Tuning the electro-catalytic activity of the Zn–Cu MOF/rGO nanocomposite as a novel enzyme-free electrochemical sensor for the detection of the oxytocin hormone

Abstract

Oxytocin (OXY), a peptide hormone and neurotransmitter essential for biological processes with nine distinct amino acid residues, has received significant attention due to its illegal use in food adulteration and stimulating milk ejection in cattle. Herein, for the first time, electrochemical detection of oxytocin (OXY) is reported using a novel nanocomposite consisting of a Zn–Cu metal–organic framework (Zn–Cu MOF) decorated on reduced graphene oxide (rGO). An octahedral surface morphology with a crystalline structure of 45 nm in size, formation of a metal–oxygen bond, an enhanced pore diameter of 6.8 nm, a specific surface area of 70.8 m² g⁻¹, and a pore volume of 0.08 cm³ g⁻¹ were revealed by different characterization techniques. The electro-catalytic activity of the Zn–Cu MOF/rGO nanocomposite increased substantially owing to the synergistic effect, which is evident from cyclic voltammetry (CV) when compared to those of the Zn-MOF, the Cu-MOF, Zn MOF/rGO, Cu MOF/rGO, and Zn–Cu MOF, keeping other parameters the same. Moreover, the electrochemical impedance spectroscopy (EIS) spectra reveal the excellent conductivity of the nanocomposite.
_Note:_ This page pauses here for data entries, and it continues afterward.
[flow/design.v]
`timescale 1ns / 1ps
module EC(
input H0,L0,EC_prev,H1,  
output EC_out,EC_next 
    );
wire w;  
assign w = ~(H0 | L0);
assign EC_next = (w & EC_prev);
assign EC_out = (EC_next & H1);
endmodule
`timescale 1ns / 1ps
module TBC(
input X0,X1,Y0,Y1,  
output H,L  
    );
assign H = ((X0) & (!Y1)) | (X1 & (!Y1)) | (X1 & (!Y0));
assign L = (!X1) & Y1;
endmodule
`timescale 1ns / 1ps
module mux8bit(
input sel,
input [7:0]I1,I0,
output [7:0]Y
    );
assign Y = sel ? I1 : I0;
endmodule
`timescale 1ns / 1ps
module TDS(
input [7:0]P0,P1,P2,
output [7:0]Min,Med,Max
    );
wire [20:0]w;
wire [5:0]EC_next;
wire [8:0]EC_out;
wire [2:0]mux_sel;
wire [7:0]Temp_max,Temp_min_1,Temp_min_2;
TBC TBC_1_MSB_67(.X0(P0[6]),.X1(P0[7]),.Y0(P1[6]),.Y1(P1[7]),.H(w[0]),.L(w[1]));
TBC TBC_1_BITS45(.X0(P0[4]),.X1(P0[5]),.Y0(P1[4]),.Y1(P1[5]),.H(w[2]),.L(w[3]));
TBC TBC_1_BITS23(.X0(P0[2]),.X1(P0[3]),.Y0(P1[2]),.Y1(P1[3]),.H(w[4]),.L(w[5]));
TBC TBC_1_LSB_01(.X0(P0[0]),.X1(P0[1]),.Y0(P1[0]),.Y1(P1[1]),.H(w[6]),.L());
EC EC_1_MSB_45(.H0(w[0]),.L0(w[1]),.EC_prev(1'b1),.H1(w[2]),.EC_next(EC_next[0]),.EC_out(EC_out[0]));
EC EC_1_BITS23(.H0(w[2]),.L0(w[3]),.EC_prev(EC_next[0]),.H1(w[4]),.EC_next(EC_next[1]),.EC_out(EC_out[1]));
EC EC_1_LSB_01(.H0(w[4]),.L0(w[5]),.EC_prev(EC_next[1]),.H1(w[6]),.EC_next(),.EC_out(EC_out[2]));
assign mux_sel[0] = EC_out[0] | EC_out[1] | EC_out[2] | w[0];  
mux8bit m_1_min(.sel(mux_sel[0]),.I1(P1),.I0(P0),.Y(Temp_min_1));
mux8bit m_1_max(.sel(mux_sel[0]),.I1(P0),.I0(P1),.Y(Temp_max));
TBC TBC_2_MSB_67(.X0(Temp_max[6]),.X1(Temp_max[7]),.Y0(P2[6]),.Y1(P2[7]),.H(w[7]),.L(w[8]));
TBC TBC_2_BITS45(.X0(Temp_max[4]),.X1(Temp_max[5]),.Y0(P2[4]),.Y1(P2[5]),.H(w[9]),.L(w[10]));
TBC TBC_2_BITS23(.X0(Temp_max[2]),.X1(Temp_max[3]),.Y0(P2[2]),.Y1(P2[3]),.H(w[11]),.L(w[12]));
TBC TBC_2_LSB_01(.X0(Temp_max[0]),.X1(Temp_max[1]),.Y0(P2[0]),.Y1(P2[1]),.H(w[13]),.L());
EC EC_2_MSB_45(.H0(w[7]),.L0(w[8]),.EC_prev(1'b1),.H1(w[9]),.EC_next(EC_next[2]),.EC_out(EC_out[3]));
EC EC_2_BITS23(.H0(w[9]),.L0(w[10]),.EC_prev(EC_next[2]),.H1(w[11]),.EC_next(EC_next[3]),.EC_out(EC_out[4]));
EC EC_2_LSB_01(.H0(w[11]),.L0(w[12]),.EC_prev(EC_next[3]),.H1(w[13]),.EC_next(),.EC_out(EC_out[5]));
assign mux_sel[1] = EC_out[3] | EC_out[4] | EC_out[5] | w[7];
mux8bit m_2_min(.sel(mux_sel[1]),.I1(P2),.I0(Temp_max),.Y(Temp_min_2));
mux8bit m_2_max(.sel(mux_sel[1]),.I1(Temp_max),.I0(P2),.Y(Max));  
TBC TBC_3_MSB_67(.X0(Temp_min_1[6]),.X1(Temp_min_1[7]),.Y0(Temp_min_2[6]),.Y1(Temp_min_2[7]),.H(w[14]),.L(w[15]));
TBC TBC_3_BITS45(.X0(Temp_min_1[4]),.X1(Temp_min_1[5]),.Y0(Temp_min_2[4]),.Y1(Temp_min_2[5]),.H(w[16]),.L(w[17]));
TBC TBC_3_BITS23(.X0(Temp_min_1[2]),.X1(Temp_min_1[3]),.Y0(Temp_min_2[2]),.Y1(Temp_min_2[3]),.H(w[18]),.L(w[19]));
TBC TBC_3_LSB_01(.X0(Temp_min_1[0]),.X1(Temp_min_1[1]),.Y0(Temp_min_2[0]),.Y1(Temp_min_2[1]),.H(w[20]),.L());
EC EC_3_MSB_45(.H0(w[14]),.L0(w[15]),.EC_prev(1'b1),.H1(w[16]),.EC_next(EC_next[4]),.EC_out(EC_out[6]));
EC EC_3_BITS23(.H0(w[16]),.L0(w[17]),.EC_prev(EC_next[4]),.H1(w[18]),.EC_next(EC_next[5]),.EC_out(EC_out[7]));
EC EC_3_LSB_01(.H0(w[18]),.L0(w[19]),.EC_prev(EC_next[5]),.H1(w[20]),.EC_next(),.EC_out(EC_out[8]));
assign mux_sel[2] = EC_out[6] | EC_out[7] | EC_out[8] | w[14];
mux8bit m_3_min(.sel(mux_sel[2]),.I1(Temp_min_2),.I0(Temp_min_1),.Y(Min));  
mux8bit m_3_max(.sel(mux_sel[2]),.I1(Temp_min_1),.I0(Temp_min_2),.Y(Med));  
endmodule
The experimental parameters, viz. electrolyte pH (5), supporting electrolyte (0.1 M ABS), and volume of coating (12 μL), were optimized. The differential pulse voltammetry (DPV) technique was adopted to determine the OXY with the lowest limit of detection (LOD) of 1.1 nM (S/N = 3) with a linear range of 40–400 nM. The analytical application of the modified electrode was examined by spiking OXY in pasteurized toned milk, skimmed powder milk, animal milk, and RO water, with a good recovery range of 95–106%.